Task item
Every line of the material below, from the top through the line with "gates resized for", should be reproduced exactly.

Records provided
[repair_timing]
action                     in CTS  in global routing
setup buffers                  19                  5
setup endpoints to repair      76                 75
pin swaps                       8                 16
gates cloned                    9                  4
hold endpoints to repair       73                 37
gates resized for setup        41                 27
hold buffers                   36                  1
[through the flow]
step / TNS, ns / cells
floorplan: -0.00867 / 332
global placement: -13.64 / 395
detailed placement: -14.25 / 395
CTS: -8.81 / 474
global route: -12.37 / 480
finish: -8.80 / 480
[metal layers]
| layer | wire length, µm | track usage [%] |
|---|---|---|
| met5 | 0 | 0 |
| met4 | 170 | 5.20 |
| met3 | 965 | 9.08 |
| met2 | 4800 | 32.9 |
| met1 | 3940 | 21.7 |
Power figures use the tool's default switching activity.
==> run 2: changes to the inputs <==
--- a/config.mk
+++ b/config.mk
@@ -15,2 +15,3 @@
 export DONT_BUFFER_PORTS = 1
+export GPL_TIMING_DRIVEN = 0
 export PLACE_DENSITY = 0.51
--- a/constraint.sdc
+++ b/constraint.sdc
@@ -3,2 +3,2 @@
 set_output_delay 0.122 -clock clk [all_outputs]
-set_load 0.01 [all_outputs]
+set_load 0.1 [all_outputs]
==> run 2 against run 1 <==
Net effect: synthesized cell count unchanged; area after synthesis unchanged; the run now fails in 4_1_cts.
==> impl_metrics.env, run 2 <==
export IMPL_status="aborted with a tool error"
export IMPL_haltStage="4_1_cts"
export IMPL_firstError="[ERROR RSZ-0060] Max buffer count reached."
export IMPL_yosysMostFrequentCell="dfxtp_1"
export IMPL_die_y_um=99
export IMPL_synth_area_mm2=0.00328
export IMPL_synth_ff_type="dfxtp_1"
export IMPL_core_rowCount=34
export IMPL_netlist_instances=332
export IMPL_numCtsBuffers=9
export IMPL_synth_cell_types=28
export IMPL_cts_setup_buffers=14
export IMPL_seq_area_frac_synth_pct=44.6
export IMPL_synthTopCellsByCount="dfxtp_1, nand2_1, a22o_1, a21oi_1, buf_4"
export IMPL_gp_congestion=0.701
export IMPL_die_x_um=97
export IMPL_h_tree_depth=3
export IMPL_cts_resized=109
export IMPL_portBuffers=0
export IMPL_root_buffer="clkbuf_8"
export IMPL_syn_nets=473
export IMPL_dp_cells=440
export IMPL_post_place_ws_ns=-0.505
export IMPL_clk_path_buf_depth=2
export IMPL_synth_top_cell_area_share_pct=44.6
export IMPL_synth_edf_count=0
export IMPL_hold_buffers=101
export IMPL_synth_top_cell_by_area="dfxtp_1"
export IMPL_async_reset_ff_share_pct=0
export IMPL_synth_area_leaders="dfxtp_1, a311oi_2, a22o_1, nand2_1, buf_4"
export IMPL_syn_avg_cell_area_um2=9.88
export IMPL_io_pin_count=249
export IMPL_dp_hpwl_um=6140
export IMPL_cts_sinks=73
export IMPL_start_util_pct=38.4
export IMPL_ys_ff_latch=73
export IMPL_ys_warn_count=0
[config.mk]
export PLATFORM = sky130hd
export DESIGN_NAME = nucleic_acid_sequencer_flat
export DESIGN_NICKNAME = d
export VERILOG_FILES = /design/src/rtl/naseq_pkg.sv /design/src/rtl/nucleic_acid_sequencer_if.sv /design/src/rtl/naseq_pump_phase.sv /design/src/rtl/nucleic_acid_sequencer.sv /design/src/flat_wrapper.sv
export SDC_FILE = /design/constraint.sdc
export NUM_CORES = 1
export LEC_CHECK = 0
export ABC_CLOCK_PERIOD_IN_PS = 4200
export BUFFER_PORTS_ARGS = -buffer_cell sky130_fd_sc_hd__buf_2
export CAP_MARGIN = 20
export CORE_UTILIZATION = 44
export CTS_CLUSTER_SIZE = 28
export DETAILED_ROUTE_END_ITERATION = 16
export PLACE_DENSITY = 0.67
export SLEW_MARGIN = 30
export SYNTH_ARGS = -nofsm -noshare
export SYNTH_HDL_FRONTEND = slang
export SYNTH_SLANG_ARGS = --single-unit
export TNS_END_PERCENT = 100
[constraint.sdc]
create_clock -name clk -period 4.2 [get_ports clk]
set_clock_uncertainty 0.15 [all_clocks]
set_input_delay 0.21 -clock clk [delete_from_list [all_inputs] [get_ports clk]]
set_output_delay 0.21 -clock clk [all_outputs]
set_load 0.01 [all_outputs]
[src/rtl/naseq_pkg.sv]
// Shared types for the nucleic-acid sequencer: state encoding, valve-vector
// bit positions, the six-step peristaltic pump phase table and the per-state valve map.
package naseq_pkg;

  typedef enum logic [3:0] {
    S_IDLE    = 4'd0,
    S_LOAD    = 4'd1,
    S_LYSE    = 4'd2,
    S_BIND    = 4'd3,
    S_TRAP    = 4'd4,
    S_WASH    = 4'd5,
    S_ELUTE   = 4'd6,
    S_COLLECT = 4'd7,
    S_DONE    = 4'd8
  } state_e;

  localparam int NUM_VALVES   = 11;
  localparam int V_LYSIS      = 0;
  localparam int V_WASH       = 1;
  localparam int V_ELUTE      = 2;
  localparam int V_HORIZ      = 3;
  localparam int V_VERTICAL   = 4;
  localparam int V_DEAD_END   = 5;
  localparam int V_LOOP_EXIT  = 6;
  localparam int V_BEAD_VTL   = 7;
  localparam int V_BEAD_TRAP  = 8;
  localparam int V_COLLECTION = 9;
  localparam int V_WASTE      = 10;

  localparam int NUM_PHASES = 6;

  // Bit order of the returned pattern is {pump1, pump2, pump3}.
  function automatic logic [2:0] pump_pattern(input logic [2:0] ph);
    case (ph)
      3'd0:    return 3'b100;
      3'd1:    return 3'b110;
      3'd2:    return 3'b010;
      3'd3:    return 3'b011;
      3'd4:    return 3'b001;
      3'd5:    return 3'b101;
      default: return 3'b000;
    endcase
  endfunction

  function automatic logic is_pumped(input state_e s);
    return (s == S_LYSE) || (s == S_BIND) || (s == S_ELUTE);
  endfunction

  function automatic logic [NUM_VALVES-1:0] valve_map(input state_e s);
    logic [NUM_VALVES-1:0] v;
    v = '0;
    case (s)
      S_LOAD:    begin v[V_HORIZ] = 1'b1; v[V_DEAD_END] = 1'b1; end
      S_LYSE:    begin v[V_LYSIS] = 1'b1; v[V_VERTICAL] = 1'b1; end
      S_BIND:    v[V_BEAD_VTL] = 1'b1;
      S_TRAP:    begin v[V_BEAD_TRAP] = 1'b1; v[V_LOOP_EXIT] = 1'b1; v[V_WASTE] = 1'b1; end
      S_WASH:    begin
        v[V_WASH] = 1'b1; v[V_VERTICAL] = 1'b1; v[V_BEAD_TRAP] = 1'b1;
        v[V_LOOP_EXIT] = 1'b1; v[V_WASTE] = 1'b1;
      end
      S_ELUTE:   begin
        v[V_ELUTE] = 1'b1; v[V_VERTICAL] = 1'b1; v[V_BEAD_TRAP] = 1'b1; v[V_LOOP_EXIT] = 1'b1;
      end
      S_COLLECT: begin v[V_BEAD_TRAP] = 1'b1; v[V_LOOP_EXIT] = 1'b1; v[V_COLLECTION] = 1'b1; end
      default:   v = '0;
    endcase
    return v;
  endfunction

endpackage

[src/rtl/nucleic_acid_sequencer_if.sv]
// Host <-> sequencer signal bundle. The pause input exists only when
// NASEQ_PAUSE_EN is defined.
interface nucleic_acid_sequencer_if #(parameter int TW = 16) ();
  logic            start;
  logic            abort;
  logic [7*TW-1:0] dur;
`ifdef NASEQ_PAUSE_EN
  logic            pause;
`endif
  logic            busy;
  logic            done;
  logic            lysis_ctl, wash_ctl, elute_ctl, horiz_ctl, vertical_ctl, dead_end_ctl;
  logic            loop_exit_ctl, bead_vtl_ctl, bead_trap_ctl, collection_ctl, waste_ctl;
  logic            pump1, pump2, pump3;
  logic [3:0]      state_o;

  modport master (
`ifdef NASEQ_PAUSE_EN
    output pause,
`endif
    output start, abort, dur,
    input  busy, done, lysis_ctl, wash_ctl, elute_ctl, horiz_ctl, vertical_ctl, dead_end_ctl,
    input  loop_exit_ctl, bead_vtl_ctl, bead_trap_ctl, collection_ctl, waste_ctl,
    input  pump1, pump2, pump3, state_o
  );

  modport slave (
`ifdef NASEQ_PAUSE_EN
    input  pause,
`endif
    input  start, abort, dur,
    output busy, done, lysis_ctl, wash_ctl, elute_ctl, horiz_ctl, vertical_ctl, dead_end_ctl,
    output loop_exit_ctl, bead_vtl_ctl, bead_trap_ctl, collection_ctl, waste_ctl,
    output pump1, pump2, pump3, state_o
  );
endinterface

[src/rtl/naseq_pump_phase.sv]
// Peristaltic pump phase generator: steps the six-phase pattern every PUMP_DIV
// enabled cycles; restart clears phase and divider, disable holds them and closes pumps.
module naseq_pump_phase
  import naseq_pkg::*;
#(
  parameter int PUMP_DIV = 8
) (
  input  logic       clk,
  input  logic       rst,
  input  logic       enable_i,
  input  logic       restart_i,
  output logic [2:0] pump_o
);
  localparam int DW = (PUMP_DIV > 1) ? $clog2(PUMP_DIV) : 1;

  logic [DW-1:0] div_q;
  logic [2:0]    phase_q;
  logic [2:0]    pump_q;

  // Output reflects the phase of the current cycle even on a restart edge,
  // so the last cycle of one pumped state is not cut short by the next.
  always_ff @(posedge clk or posedge rst) begin
    if (rst) begin
      div_q   <= '0;
      phase_q <= '0;
      pump_q  <= '0;
    end else begin
      pump_q <= enable_i ? pump_pattern(phase_q) : 3'b000;
      if (restart_i) begin
        div_q   <= '0;
        phase_q <= '0;
      end else if (enable_i) begin
        if (div_q == DW'(PUMP_DIV - 1)) begin
          div_q   <= '0;
          phase_q <= (phase_q == 3'(NUM_PHASES - 1)) ? 3'd0 : phase_q + 3'd1;
        end else begin
          div_q <= div_q + 1'b1;
        end
      end
    end
  end

  assign pump_o = pump_q;
endmodule

[src/rtl/nucleic_acid_sequencer.sv]
// Sample-prep valve/pump sequencer: IDLE -> LOAD..COLLECT (WASH repeated) -> DONE.
// Durations in dur are packed LOAD in the low slice up to COLLECT; NASEQ_PAUSE_EN adds pause.
module nucleic_acid_sequencer
  import naseq_pkg::*;
#(
  parameter int TW        = 16,
  parameter int PUMP_DIV  = 8,
  parameter int WASH_REPS = 3
) (
  input logic                    clk,
  input logic                    rst,
  nucleic_acid_sequencer_if.slave bus
);
  localparam int WW = (WASH_REPS > 1) ? $clog2(WASH_REPS) : 1;

  state_e                  state_q, state_d;
  logic [TW-1:0]           timer_q, timer_d;
  logic [WW-1:0]           wash_q, wash_d;
  logic [7*TW-1:0]         dur_q, dur_d;
  logic [NUM_VALVES-1:0]   valve_q;
  logic                    pause, restart, pump_en;
  logic [2:0]              pump;

`ifdef NASEQ_PAUSE_EN
  assign pause = bus.pause;
`else
  assign pause = 1'b0;
`endif

  // Down-counter load value: a duration of 0 still yields one cycle.
  function automatic logic [TW-1:0] load_val(input logic [TW-1:0] d);
    return (d == '0) ? '0 : d - 1'b1;
  endfunction

  function automatic logic [TW-1:0] slot(input logic [7*TW-1:0] dv, input state_e s);
    int idx;
    idx = int'(s) - 1;
    if (idx < 0 || idx > 6) return '0;
    return dv[idx*TW +: TW];
  endfunction

  always_comb begin
    state_d = state_q;
    timer_d = timer_q;
    wash_d  = wash_q;
    dur_d   = dur_q;
    if (bus.abort) begin
      state_d = S_IDLE;
      timer_d = '0;
      wash_d  = '0;
    end else begin
      case (state_q)
        S_IDLE: if (bus.start) begin
          state_d = S_LOAD;
          dur_d   = bus.dur;
          timer_d = load_val(bus.dur[TW-1:0]);
          wash_d  = '0;
        end
        S_LOAD, S_LYSE, S_BIND, S_TRAP, S_WASH, S_ELUTE, S_COLLECT: if (!pause) begin
          if (timer_q != '0) begin
            timer_d = timer_q - 1'b1;
          end else if (state_q == S_WASH && int'(wash_q) != WASH_REPS - 1) begin
            wash_d  = wash_q + 1'b1;
            timer_d = load_val(slot(dur_q, S_WASH));
          end else begin
            state_d = state_e'(state_q + 4'd1);
            wash_d  = '0;
            timer_d = load_val(slot(dur_q, state_e'(state_q + 4'd1)));
          end
        end
        S_DONE:  state_d = S_IDLE;
        default: state_d = S_IDLE;
      endcase
    end
  end

  assign restart = (state_d != state_q);
  assign pump_en = is_pumped(state_q) && !pause && !bus.abort;

  always_ff @(posedge clk or posedge rst) begin
    if (rst) begin
      state_q <= S_IDLE;
      timer_q <= '0;
      wash_q  <= '0;
      dur_q   <= '0;
      valve_q <= '0;
    end else begin
      state_q <= state_d;
      timer_q <= timer_d;
      wash_q  <= wash_d;
      dur_q   <= dur_d;
      valve_q <= bus.abort ? '0 : valve_map(state_q);
    end
  end

  naseq_pump_phase #(.PUMP_DIV(PUMP_DIV)) u_pump (
    .clk       (clk),
    .rst       (rst),
    .enable_i  (pump_en),
    .restart_i (restart),
    .pump_o    (pump)
  );

  assign bus.busy           = (state_q >= S_LOAD) && (state_q <= S_COLLECT);
  assign bus.done           = (state_q == S_DONE);
  assign bus.state_o        = state_q;
  assign bus.lysis_ctl      = valve_q[V_LYSIS];
  assign bus.wash_ctl       = valve_q[V_WASH];
  assign bus.elute_ctl      = valve_q[V_ELUTE];
  assign bus.horiz_ctl      = valve_q[V_HORIZ];
  assign bus.vertical_ctl   = valve_q[V_VERTICAL];
  assign bus.dead_end_ctl   = valve_q[V_DEAD_END];
  assign bus.loop_exit_ctl  = valve_q[V_LOOP_EXIT];
  assign bus.bead_vtl_ctl   = valve_q[V_BEAD_VTL];
  assign bus.bead_trap_ctl  = valve_q[V_BEAD_TRAP];
  assign bus.collection_ctl = valve_q[V_COLLECTION];
  assign bus.waste_ctl      = valve_q[V_WASTE];
  assign bus.pump1          = pump[2];
  assign bus.pump2          = pump[1];
  assign bus.pump3          = pump[0];
endmodule

[src/flat_wrapper.sv]
// flat-port wrapper written by rule: the top's interface ports become plain ports
module nucleic_acid_sequencer_flat import naseq_pkg::*;
#(
  parameter int TW        = 16,
  parameter int PUMP_DIV  = 8,
  parameter int WASH_REPS = 3
)
  (clk, rst, bus_start, bus_abort, bus_dur, bus_busy, bus_done, bus_lysis_ctl, bus_wash_ctl, bus_elute_ctl, bus_horiz_ctl, bus_vertical_ctl, bus_dead_end_ctl, bus_loop_exit_ctl, bus_bead_vtl_ctl, bus_bead_trap_ctl, bus_collection_ctl, bus_waste_ctl, bus_pump1, bus_pump2, bus_pump3, bus_state_o);
  nucleic_acid_sequencer_if #(.TW(TW)) bus_i ();
  input logic clk;
  input logic rst;
  input wire logic [$bits(bus_i.start)-1:0] bus_start;
  input wire logic [$bits(bus_i.abort)-1:0] bus_abort;
  input wire logic [$bits(bus_i.dur)-1:0] bus_dur;
  output wire logic [$bits(bus_i.busy)-1:0] bus_busy;
  output wire logic [$bits(bus_i.done)-1:0] bus_done;
  output wire logic [$bits(bus_i.lysis_ctl)-1:0] bus_lysis_ctl;
  output wire logic [$bits(bus_i.wash_ctl)-1:0] bus_wash_ctl;
  output wire logic [$bits(bus_i.elute_ctl)-1:0] bus_elute_ctl;
  output wire logic [$bits(bus_i.horiz_ctl)-1:0] bus_horiz_ctl;
  output wire logic [$bits(bus_i.vertical_ctl)-1:0] bus_vertical_ctl;
  output wire logic [$bits(bus_i.dead_end_ctl)-1:0] bus_dead_end_ctl;
  output wire logic [$bits(bus_i.loop_exit_ctl)-1:0] bus_loop_exit_ctl;
  output wire logic [$bits(bus_i.bead_vtl_ctl)-1:0] bus_bead_vtl_ctl;
  output wire logic [$bits(bus_i.bead_trap_ctl)-1:0] bus_bead_trap_ctl;
  output wire logic [$bits(bus_i.collection_ctl)-1:0] bus_collection_ctl;
  output wire logic [$bits(bus_i.waste_ctl)-1:0] bus_waste_ctl;
  output wire logic [$bits(bus_i.pump1)-1:0] bus_pump1;
  output wire logic [$bits(bus_i.pump2)-1:0] bus_pump2;
  output wire logic [$bits(bus_i.pump3)-1:0] bus_pump3;
  output wire logic [$bits(bus_i.state_o)-1:0] bus_state_o;
  assign bus_i.start = bus_start;
  assign bus_i.abort = bus_abort;
  assign bus_i.dur = bus_dur;
  assign bus_busy = bus_i.busy;
  assign bus_done = bus_i.done;
  assign bus_lysis_ctl = bus_i.lysis_ctl;
  assign bus_wash_ctl = bus_i.wash_ctl;
  assign bus_elute_ctl = bus_i.elute_ctl;
  assign bus_horiz_ctl = bus_i.horiz_ctl;
  assign bus_vertical_ctl = bus_i.vertical_ctl;
  assign bus_dead_end_ctl = bus_i.dead_end_ctl;
  assign bus_loop_exit_ctl = bus_i.loop_exit_ctl;
  assign bus_bead_vtl_ctl = bus_i.bead_vtl_ctl;
  assign bus_bead_trap_ctl = bus_i.bead_trap_ctl;
  assign bus_collection_ctl = bus_i.collection_ctl;
  assign bus_waste_ctl = bus_i.waste_ctl;
  assign bus_pump1 = bus_i.pump1;
  assign bus_pump2 = bus_i.pump2;
  assign bus_pump3 = bus_i.pump3;
  assign bus_state_o = bus_i.state_o;
  nucleic_acid_sequencer #(.TW(TW), .PUMP_DIV(PUMP_DIV), .WASH_REPS(WASH_REPS)) u_core (.clk(clk), .rst(rst), .bus(bus_i));
endmodule
Word-level counts from Yosys, hierarchy flattened
Cells that the tools add are included.
- output and inout bits: 20
- word-level logic and storage cells: 113
- register bits: 154
- bitwise operators: 1
- reductions and logical operators: 24
- order comparisons: 4
- equality and inequality tests: 18
- shift operators: 1
- add/subtract/negate cells: 9
- multiplexer cells: 48
- operators with widths (kind ; number):
    two-way mux 16 bit ; 13
    variable part select 112 x 32 -> 16 bit ; 1
    subtractor 16 x 1 -> 16 bit, second input constant ; 4
    logical NOT 16 bit ; 3
    > comparator 32 x 4 -> 1 bit, second input constant ; 1
    < comparator 32 x 1 -> 1 bit, second input constant ; 1
    case mux 16 bit (2 select lines) ; 1
    two-way mux 3 bit ; 8
    case mux 3 bit (6 select lines) ; 1
    equality test 4 x 3 -> 1 bit, second input constant ; 4
    two-way mux 4 bit ; 4
    nonzero test 16 bit ; 1
    two-way mux 1 bit ; 14
    two-way mux 11 bit ; 1
    equality test 3 bit, second input constant ; 3
    equality test 4 x 2 -> 1 bit, second input constant ; 2
    two-way mux 2 bit ; 4
    case mux 4 bit (2 select lines) ; 1
    OR reduction 7 bit ; 1
    adder 3 x 1 -> 3 bit, second input constant ; 2
    equality test 3 x 2 -> 1 bit, second input constant ; 2
    inequality test 3 bit, second input constant ; 2
    AND reduction 3 bit ; 2
    subtractor 4 x 1 -> 5 bit, second input constant ; 1
    other kinds (22) ; 28

Longest topological paths before layout
Gate-level depths: netlist of the first run.
- depth in word-level cells: 20
- mapped depth: 22

By module
A second synthesis of the first run with hierarchy kept.
- cell total of the unflattened synthesis: 862
- area, all modules: 9002.4 sq um
- modules (own cells, without submodules) (module ; cells an instance ; area each (sq um) ; instances ; seq. area each (sq um)):
    nucleic_acid_sequencer ; 819 ; 8530.7 ; 1 ; 3578.4
    naseq_pump_phase ; 43 ; 471.7 ; 1 ; 225.2

Worst setup path before layout of the first run
No wires, ideal clock.
- path kind: flip-flop to flip-flop
- from: reg u_core.state_q[0] (netlist: u_core.bus.state_o[0])
- to: reg u_core.timer_q[8]
- path slack: -350 ps
- path buffers: 10
- required time: 3918 ps
- cell stages (with the launch flop): 22
- data arrival time: 4268 ps
- cells stage by stage: dfrtp_1 buf_2 buf_2 buf_2 buf_1 inv_1 ha_1 buf_6 buf_12 buf_2 buf_2 xnor2_1 nor3_1 a21o_1 clkbuf_1 a21o_1 ha_1 buf_1 inv_1 o211a_1 o31ai_1 a31oi_1
- longest elaborated chain between the ends: 20
- elaborated cells on any way between the ends: 36
- those cells by class: add/sub (3); order compare (2); eq/ne (8); shift (1); mux (15); reduce/logical (7)
- ends and longest elaborated chain (element ; line ; source):
    start: declaration ; nucleic_acid_sequencer.sv:16 ; state_e state_q, state_d;
    start signal: assignment ; nucleic_acid_sequencer.sv:88 ; state_q <= state_d;
    adder 4 x 1 -> 4 bit ; nucleic_acid_sequencer.sv:68 ; timer_d = load_val(slot(dur_q, state_e'(state_q + 4'd1)));
    subtractor 4 x 1 -> 5 bit ; nucleic_acid_sequencer.sv:37 ; idx = int'(s) - 1;
    < comparator 32 x 1 -> 1 bit or > comparator 32 x 4 -> 1 bit (tied branches) ; nucleic_acid_sequencer.sv:38 ; if (idx < 0 || idx > 6) return '0;
    logical OR 1 bit ; nucleic_acid_sequencer.sv:38 ;
    two-way mux 1 bit ; nucleic_acid_sequencer.sv:38 ;
    two-way mux 1 bit ; nucleic_acid_sequencer.sv:62 ; end else if (state_q == S_WASH && int'(wash_q) != WASH_REPS - 1) begin
    two-way mux 1 bit ; nucleic_acid_sequencer.sv:60 ; if (timer_q != '0) begin
    two-way mux 1 bit ; nucleic_acid_sequencer.sv:52 ; case (state_q)
    (+4 left out) ; n/a ;
    two-way mux 16 bit ; nucleic_acid_sequencer.sv:52 ;
    two-way mux 16 bit ; nucleic_acid_sequencer.sv:47 ; if (bus.abort) begin
    subtractor 16 x 1 -> 16 bit or logical NOT 16 bit (tied branches) ; nucleic_acid_sequencer.sv:32 ; return (d == '0) ? '0 : d - 1'b1;
    two-way mux 16 bit ; nucleic_acid_sequencer.sv:32 ;
    two-way mux 16 bit ; nucleic_acid_sequencer.sv:62 ;
    two-way mux 16 bit ; nucleic_acid_sequencer.sv:60 ;
    case mux 16 bit (2 select lines) ; nucleic_acid_sequencer.sv:52 ;
    two-way mux 16 bit ; nucleic_acid_sequencer.sv:47 ;
    end signal: assignment ; nucleic_acid_sequencer.sv:89 ; timer_q <= timer_d;
    end: declaration ; nucleic_acid_sequencer.sv:17 ; logic [TW-1:0] timer_q, timer_d;
Parallel ways exist; a longest one is shown, timed or not. The select of a mux whose other input is x is not followed.
A chain may end at the register's enable or synchronous reset.

Worst setup path after layout of the first run
Same ends and word-level chain as after synthesis.

==> results.md, run 1 <==
- DR vias: 7936
- Worst hold path type: input port to flop
- Final hold violations: 0
- Post-cts repair resize count: 0
- Mean Syn Cell Area: 10.45 µm²
- VDD IR max: 0.3293 mV
- Wire per inst: 19.91 µm
- Buffers on Ports: between 100 and 150
- Final Non-Filler Cells: 1377
- Crit path kind: flop to flop
- Worst-Margin Slew: 0.7596 ns
- H-tree depth: 4
- Iter 0 DRT Violations: about 690
- Post-CTS setup buffers: 0
- Place WS: 0.3679 ns
- Worst setup EP type: flop
- Leakage: 5.055 nW
- Cell variety after synth: 69
- Startpoint types: flop
- CP arrival: 3.97 ns
- Setup violators final: 0
- Synth Instances: 852
- Max Cap Viol: 0
- Clock Latency Late Sink: 0.43 ns
- DP Wirelength: between 15 and 20 mm
- Syn Nets: 983
- Ys Warns: 0
- Drt first pass iters: 5
- CORE AREA: 19650 µm²
- Antenna-violating nets left: 0
- Yosys reg bits: approximately 150
- Most common cell after layout, fill and taps aside: dfrtp_1
- Asr flop ratio synth: 100.0%
- Tmin final: 3.836 ns
- Outcome: completed
- Root buffer cell: clkbuf_16
- CTS tree: yes
- Drc violations: 0
- Primary FF master, synth: dfrtp_1
- Number of global-route vias before repair: 7805
- Antenna violations before repair: 1
- Row count: 51
- Hold buffer count at CTS: 114
- GP Congestion: between 0.9 and 1
- Avg Vias per Cell: 5.763
- Fmax: 260.7 MHz
- Final core utilization: between 50% and 60%
- Pwr dens: 416.3 nW/µm²
- Final WS setup: 0.3640 ns
- First-pass GRT wire length: 42.94 mm
- Pin count of the biggest net entering global routing: 84
- RSZ-0062 raised after global routing: no
- CP max FO: 18
- CTS Buffer Depth: 2
- Antenna fix cells: 0
- Number of synthesized flops with an enable pin: 0
- Filler instances: 1654
- Top-Level Pins: 136
- Final Cycle Share: 91.33%
- Die W: approximately 140 µm
- Synthesis-to-layout area growth: 31.33%
- Worst-path clk slew: 0.06 ns
- Initial Utilization: 45.31%
- Cell Area, Synth: 8905 µm²
- Most frequent cells in the layout: dfrtp_1, buf_2, mux2_2
- Layout cells sized above 1: 32.46%
- Area of the multi-input gates: 4751 µm²
- Seq. cell area: 3804 µm²
- Final Max Slew Viols: 0
- Total grt overflow: 0
- WL final: 27.42 mm
- Placed cell count: 1231
- Nets: around 1200
- DIE AREA: 20810 µm²
- WP data required: 4.34 ns
- Sinks on Clock Net: 152
- Rel. slew slack: between 40 and 50%
- CTS Buf Count: 17
- Global Route Usage Sum: 27.76%
- Part of the Yosys area used for sequential elements: between 40 and 50%
- Die height: 144.3 µm
-- per-stage QoR --
| stage | total power [mW] | instance area (µm²) | TNS, ns | hold WS (ns) |
|---|---|---|---|---|
| after floorplan | 2.797 | 8922 | -0.02065 | 0.1768 |
| after global placement | 3.210 | 9928 | 0 | 0.2898 |
| after detailed placement | 3.235 | 9976 | 0 | 0.1451 |
| after CTS | 4.833 | 11700 | 0 | 0.03189 |
| after global routing | 5.070 | 11700 | 0 | 0.03520 |
| final | 4.869 | 11700 | 0 | 0.05145 |
-- metal layers --
layer | routed length, µm | up-vias | global-route usage (%)
li1 | - | 3619 | -
met2 | 13550 | 321 | 46.17
met4 | 770 | 0 | 10.53
met3 | 1547 | 51 | 5.099
met5 | 0 | - | 0
met1 | 11560 | 3945 | 35.95
-- path summary, 6_finish.rpt --
path	startpoint	end	slack [ns]	depth (start not counted)
max	u_core.bus.state_o[0]	u_core.timer_q[8]	0.36	12
max in group asynchronous	rst	u_core.timer_q[12]	2.88	6
max reg2reg	u_core.bus.state_o[0]	u_core.timer_q[8]	0.36	12
min	bus_start	u_core.bus.state_o[1]	0.05	4
min in group asynchronous	rst	u_core.dur_q[100]	0.25	4
min reg2reg	u_core.wash_q[0]	u_core.wash_q[0]	0.34	1
-- sequential cells by signal, indices dropped and copies added, names as in the netlist --
name / flops
u_core.dur_q: 112
u_core.timer_q: 16
u_core.valve_q: 9
u_core.bus.state_o: 4
u_core.u_pump.div_q: 3
u_core.u_pump.phase_q: 3
u_core.u_pump.pump_o: 3
u_core.wash_q: 2
-- power by group --
| part | switching (mW) | total [mW] | internal [mW] |
|---|---|---|---|
| registers | 0.248 | 1.97 | 1.72 |
| clock network | 0.650 | 1.53 | 0.879 |
| logic | 0.681 | 1.37 | 0.688 |
| total | 1.58 | 4.87 | 3.29 |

Written response
[repair_timing]
action                     in CTS  in global routing
setup buffers                  19                  5
setup endpoints to repair      76                 75
pin swaps                       8                 16
gates cloned                    9                  4
hold endpoints to repair       73                 37
gates resized for setup        41                 27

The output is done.